- Church: Roman Catholic
- Diocese: Diocese of Lugano
- Appointed: 4 November 2013
- Installed: 7 December 2013
- Term ended: 10 October 2022
- Predecessor: Pier Giacomo Grampa

Orders
- Ordination: 2 September 1989
- Consecration: 7 December 2013 by Diego Causero

Personal details
- Born: 22 July 1963 (age 62) Dongio
- Motto: Non impedias musicam (latin)
- Coat of arms: Valerio Lazzeri's coat of arms

= Valerio Lazzeri =

Swiss Roman Catholic bishop

Valerio Lazzeri (born 22 July 1963) is a Swiss prelate of the Catholic Church who was bishop of Lugano from 2013 to 2022.

==Biography==
Valerio Lazzeri was born in Dongio on 22 July 1963. He carried out his studies from 1982 to 1987 at the San Carlo diocesan seminary, which was then based in the Salesianum boarding school in Friborg, and at the University of Fribourg, where he obtained a licentiate in theology in 1987. He continued his studies at the Pontifical Lombard Seminary in Rome (1987-1989) and at the Pontifical Gregorian University (1987-1988). On 2 September 1989 he was ordained a priest by the bishop of Lugano Eugenio Corecco in the Lugano Cathedral. In 1991 he obtained his doctorate in theology at the Pontifical theological faculty Teresianum in Rome. From 1991 to 1993 he was vice-rector and teacher in the Collegio Papio in Ascona.

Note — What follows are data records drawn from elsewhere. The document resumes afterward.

### src/lp2v_pkg.sv
// Package for the lidar polar to vehicle point transform.
// Types, constants and register codes used by all lp2v modules but the checker.
`default_nettype none

package lp2v_pkg;

  localparam int HORIZONTAL_POINTS_DEF = 1024;
  localparam int VERTICAL_POINTS_DEF   = 64;

  // configuration port
  localparam int CFG_AW = 6;
  localparam int CFG_DW = 64;

  // angle and fixed point
  localparam logic [15:0] QUARTER_TURN = 16'h4000;
  localparam int          Q15_SHIFT    = 15;
  localparam int          SIN_SHIFT    = 14;
  localparam logic [14:0] SIN_T_ONE    = 15'd16384;
  localparam logic [11:0] SIN_C2       = 12'd2320;
  localparam logic [14:0] SIN_C1       = 15'd21024;
  localparam logic [15:0] SIN_C0       = 16'd51472;
  localparam logic [16:0] SIN_MAX      = 17'd32767;

  // output saturation
  localparam int OUT_MAX  = 2097151;
  localparam int OUT_MIN  = -2097152;
  localparam int ACC_SHIFT = 30;

  // datapath widths
  localparam int PT_W   = 37;  // sensor point, Q15 mm
  localparam int M_W    = 18;  // rotation entry, Q15
  localparam int PROD_W = PT_W + M_W;
  localparam int ACC_W  = PROD_W + 2;

  typedef logic signed [15:0]     q15_t;
  typedef logic signed [M_W-1:0]  mval_t;
  typedef logic signed [PT_W-1:0] pt_t;

  typedef enum logic [2:0] {
    REG_AZ_START = 3'd0,
    REG_AZ_STEP  = 3'd1,
    REG_EL_START = 3'd2,
    REG_EL_STEP  = 3'd3,
    REG_YAW      = 3'd4,
    REG_PITCH    = 3'd5,
    REG_ROLL     = 3'd6,
    REG_OFFSET   = 3'd7
  } reg_idx_t;

  typedef struct packed {
    logic [15:0] az_start;
    logic [14:0] az_step;
    logic [15:0] el_start;
    logic [14:0] el_step;
    logic [15:0] yaw;
    logic [15:0] pitch;
    logic [15:0] roll;
    logic [47:0] offset;
  } cfg_t;

  typedef struct packed {
    mval_t m00;
    mval_t m01;
    mval_t m02;
    mval_t m10;
    mval_t m11;
    mval_t m12;
    mval_t m20;
    mval_t m21;
    mval_t m22;
  } mat_t;

endpackage

`default_nettype wire

### src/lp2v_sin.sv
// Four-stage pipelined sine of a 16-bit turn angle, Q1.15 result.
// Polynomial quarter-wave with quadrant folding; uses lp2v_pkg.
`default_nettype none

module lp2v_sin (
  input  wire logic          clk,
  input  wire logic          en,
  input  wire logic [15:0]   angle,
  output lp2v_pkg::q15_t     sin_out
);

  logic [14:0] a_t_r, a_x2_r;
  logic        a_neg_r;
  logic [14:0] b_q_r, b_x2_r, b_t_r;
  logic        b_neg_r;
  logic [15:0] c_s_r;
  logic [14:0] c_t_r;
  logic        c_neg_r;
  lp2v_pkg::q15_t d_out_r;

  logic [14:0] a_t_nxt, a_x2_nxt;
  logic [29:0] a_sq;
  logic [26:0] b_prod;
  logic [14:0] b_q_nxt;
  logic [29:0] c_prod;
  logic [15:0] c_s_nxt;
  logic [30:0] d_prod;
  logic [16:0] d_v;
  lp2v_pkg::q15_t d_out_nxt;

  // stage A: fold quadrant, square
  always_comb begin
    a_t_nxt = {1'b0, angle[13:0]};
    if (angle[14]) begin
      a_t_nxt = lp2v_pkg::SIN_T_ONE - {1'b0, angle[13:0]};
    end
    a_sq     = 30'(a_t_nxt) * 30'(a_t_nxt);
    a_x2_nxt = 15'(a_sq >> lp2v_pkg::SIN_SHIFT);
  end

  // stage B: q = c1 - c2*x2
  always_comb begin
    b_prod  = 27'(lp2v_pkg::SIN_C2) * 27'(a_x2_r);
    b_q_nxt = lp2v_pkg::SIN_C1 - 15'(b_prod >> lp2v_pkg::SIN_SHIFT);
  end

  // stage C: s = c0 - q*x2
  always_comb begin
    c_prod  = 30'(b_q_r) * 30'(b_x2_r);
    c_s_nxt = lp2v_pkg::SIN_C0 - 16'(c_prod >> lp2v_pkg::SIN_SHIFT);
  end

  // stage D: s*t, saturate, sign
  always_comb begin
    d_prod = 31'(c_s_r) * 31'(c_t_r);
    d_v    = 17'(d_prod >> lp2v_pkg::SIN_SHIFT);
    if (d_v > lp2v_pkg::SIN_MAX) begin
      d_v = lp2v_pkg::SIN_MAX;
    end
    d_out_nxt = c_neg_r ? -signed'(d_v[15:0]) : signed'(d_v[15:0]);
  end

  always_ff @(posedge clk) begin
    if (en) begin
      a_t_r   <= a_t_nxt;
      a_x2_r  <= a_x2_nxt;
      a_neg_r <= angle[15];
      b_q_r   <= b_q_nxt;
      b_x2_r  <= a_x2_r;
      b_t_r   <= a_t_r;
      b_neg_r <= a_neg_r;
      c_s_r   <= c_s_nxt;
      c_t_r   <= b_t_r;
      c_neg_r <= b_neg_r;
      d_out_r <= d_out_nxt;
    end
  end

  assign sin_out = d_out_r;

endmodule

`default_nettype wire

From 1993 to 1999 he worked for the Congregation for Catholic Education in Rome. In 1999 he became a professor of spiritual theology at the Faculty of Theology of Lugano and episcopal vicar of the diocese of Lugano for women religious. From 1999 to 2009 he was a parish collaborator in Locarno, where he dealt in particular with preaching, catechesis and Lectio divina. In 2009 he moved to Bose, Poland, for a year, dedicating himself to study and research, and making a journey of spiritual deepening. Returning to Lugano, he resumed the duties of episcopal vicar and teacher at the Faculty of Theology. In 2010 he became canon of the chapter of the Cathedral of San Lorenzo. He was also appointed spiritual director at the diocesan seminary and assistant to the Ordo Virginum.

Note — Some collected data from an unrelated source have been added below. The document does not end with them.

## src/lp2v_pkg.sv

```systemverilog
// Package for the lidar polar to vehicle point transform.
// Types, constants and register codes used by all lp2v modules but the checker.
`default_nettype none

package lp2v_pkg;

  localparam int HORIZONTAL_POINTS_DEF = 1024;
  localparam int VERTICAL_POINTS_DEF   = 64;

  // configuration port
  localparam int CFG_AW = 6;
  localparam int CFG_DW = 64;

  // angle and fixed point
  localparam logic [15:0] QUARTER_TURN = 16'h4000;
  localparam int          Q15_SHIFT    = 15;
  localparam int          SIN_SHIFT    = 14;
  localparam logic [14:0] SIN_T_ONE    = 15'd16384;
  localparam logic [11:0] SIN_C2       = 12'd2320;
  localparam logic [14:0] SIN_C1       = 15'd21024;
  localparam logic [15:0] SIN_C0       = 16'd51472;
  localparam logic [16:0] SIN_MAX      = 17'd32767;

  // output saturation
  localparam int OUT_MAX  = 2097151;
  localparam int OUT_MIN  = -2097152;
  localparam int ACC_SHIFT = 30;

  // datapath widths
  localparam int PT_W   = 37;  // sensor point, Q15 mm
  localparam int M_W    = 18;  // rotation entry, Q15
  localparam int PROD_W = PT_W + M_W;
  localparam int ACC_W  = PROD_W + 2;

  typedef logic signed [15:0]     q15_t;
  typedef logic signed [M_W-1:0]  mval_t;
  typedef logic signed [PT_W-1:0] pt_t;

  typedef enum logic [2:0] {
    REG_AZ_START = 3'd0,
    REG_AZ_STEP  = 3'd1,
    REG_EL_START = 3'd2,
    REG_EL_STEP  = 3'd3,
    REG_YAW      = 3'd4,
    REG_PITCH    = 3'd5,
    REG_ROLL     = 3'd6,
    REG_OFFSET   = 3'd7
  } reg_idx_t;

  typedef struct packed {
    logic [15:0] az_start;
    logic [14:0] az_step;
    logic [15:0] el_start;
    logic [14:0] el_step;
    logic [15:0] yaw;
    logic [15:0] pitch;
    logic [15:0] roll;
    logic [47:0] offset;
  } cfg_t;

  typedef struct packed {
    mval_t m00;
    mval_t m01;
    mval_t m02;
    mval_t m10;
    mval_t m11;
    mval_t m12;
    mval_t m20;
    mval_t m21;
    mval_t m22;
  } mat_t;

endpackage

`default_nettype wire

```

## src/lp2v_cfg.sv

```systemverilog
// APB-style configuration registers of the lidar point transform.
// Holds angles, steps and offsets as an lp2v_pkg::cfg_t.
`default_nettype none

module lp2v_cfg (
  input  wire logic                          clk,
  input  wire logic                          rst_n,
  input  wire logic                          psel,
  input  wire logic                          penable,
  input  wire logic                          pwrite,
  input  wire logic [lp2v_pkg::CFG_AW-1:0]   paddr,
  input  wire logic [lp2v_pkg::CFG_DW-1:0]   pwdata,
  output logic      [lp2v_pkg::CFG_DW-1:0]   prdata,
  output lp2v_pkg::cfg_t                     cfg
);

  lp2v_pkg::cfg_t     cfg_r, cfg_nxt;
  lp2v_pkg::reg_idx_t idx;
  logic               wr;

  assign idx = lp2v_pkg::reg_idx_t'(paddr[5:3]);
  assign wr  = psel && penable && pwrite;

  // register write decode
  always_comb begin
    cfg_nxt = cfg_r;
    if (wr) begin
      case (idx)
        lp2v_pkg::REG_AZ_START: cfg_nxt.az_start = pwdata[15:0];
        lp2v_pkg::REG_AZ_STEP:  cfg_nxt.az_step  = pwdata[14:0];
        lp2v_pkg::REG_EL_START: cfg_nxt.el_start = pwdata[15:0];
        lp2v_pkg::REG_EL_STEP:  cfg_nxt.el_step  = pwdata[14:0];
        lp2v_pkg::REG_YAW:      cfg_nxt.yaw      = pwdata[15:0];
        lp2v_pkg::REG_PITCH:    cfg_nxt.pitch    = pwdata[15:0];
        lp2v_pkg::REG_ROLL:     cfg_nxt.roll     = pwdata[15:0];
        lp2v_pkg::REG_OFFSET:   cfg_nxt.offset   = pwdata[47:0];
        default: ;
      endcase
    end
  end

  // read mux
  always_comb begin
    case (idx)
      lp2v_pkg::REG_AZ_START: prdata = 64'(cfg_r.az_start);
      lp2v_pkg::REG_AZ_STEP:  prdata = 64'(cfg_r.az_step);
      lp2v_pkg::REG_EL_START: prdata = 64'(cfg_r.el_start);
      lp2v_pkg::REG_EL_STEP:  prdata = 64'(cfg_r.el_step);
      lp2v_pkg::REG_YAW:      prdata = 64'(cfg_r.yaw);
      lp2v_pkg::REG_PITCH:    prdata = 64'(cfg_r.pitch);
      lp2v_pkg::REG_ROLL:     prdata = 64'(cfg_r.roll);
      lp2v_pkg::REG_OFFSET:   prdata = 64'(cfg_r.offset);
      default:                prdata = '0;
    endcase
  end

  // steps reset to 64, everything else to zero
  always_ff @(posedge clk) begin
    if (!rst_n) begin
      cfg_r <= '{az_start: '0, az_step: 15'd64, el_start: '0, el_step: 15'd64,
                 yaw: '0, pitch: '0, roll: '0, offset: '0};
    end else begin
      cfg_r <= cfg_nxt;
    end
  end

  assign cfg = cfg_r;

endmodule

`default_nettype wire

```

Pope Francis named Lazzeri bishop of Lugano in Switzerland on 4 November 2013. He received his episcopal consecration on 7 December from Archbishop Diego Causero, apostolic nuncio to Switzerland.

Pope Francis accepted his resignation on 11 October 2022 without explanation. At a press conference the same day Lazzeri said: "Sincerity and complete transparency compel me to tell you that, especially in the last two years, an inner fatigue has grown in me that has gradually deprived me of the momentum and serenity."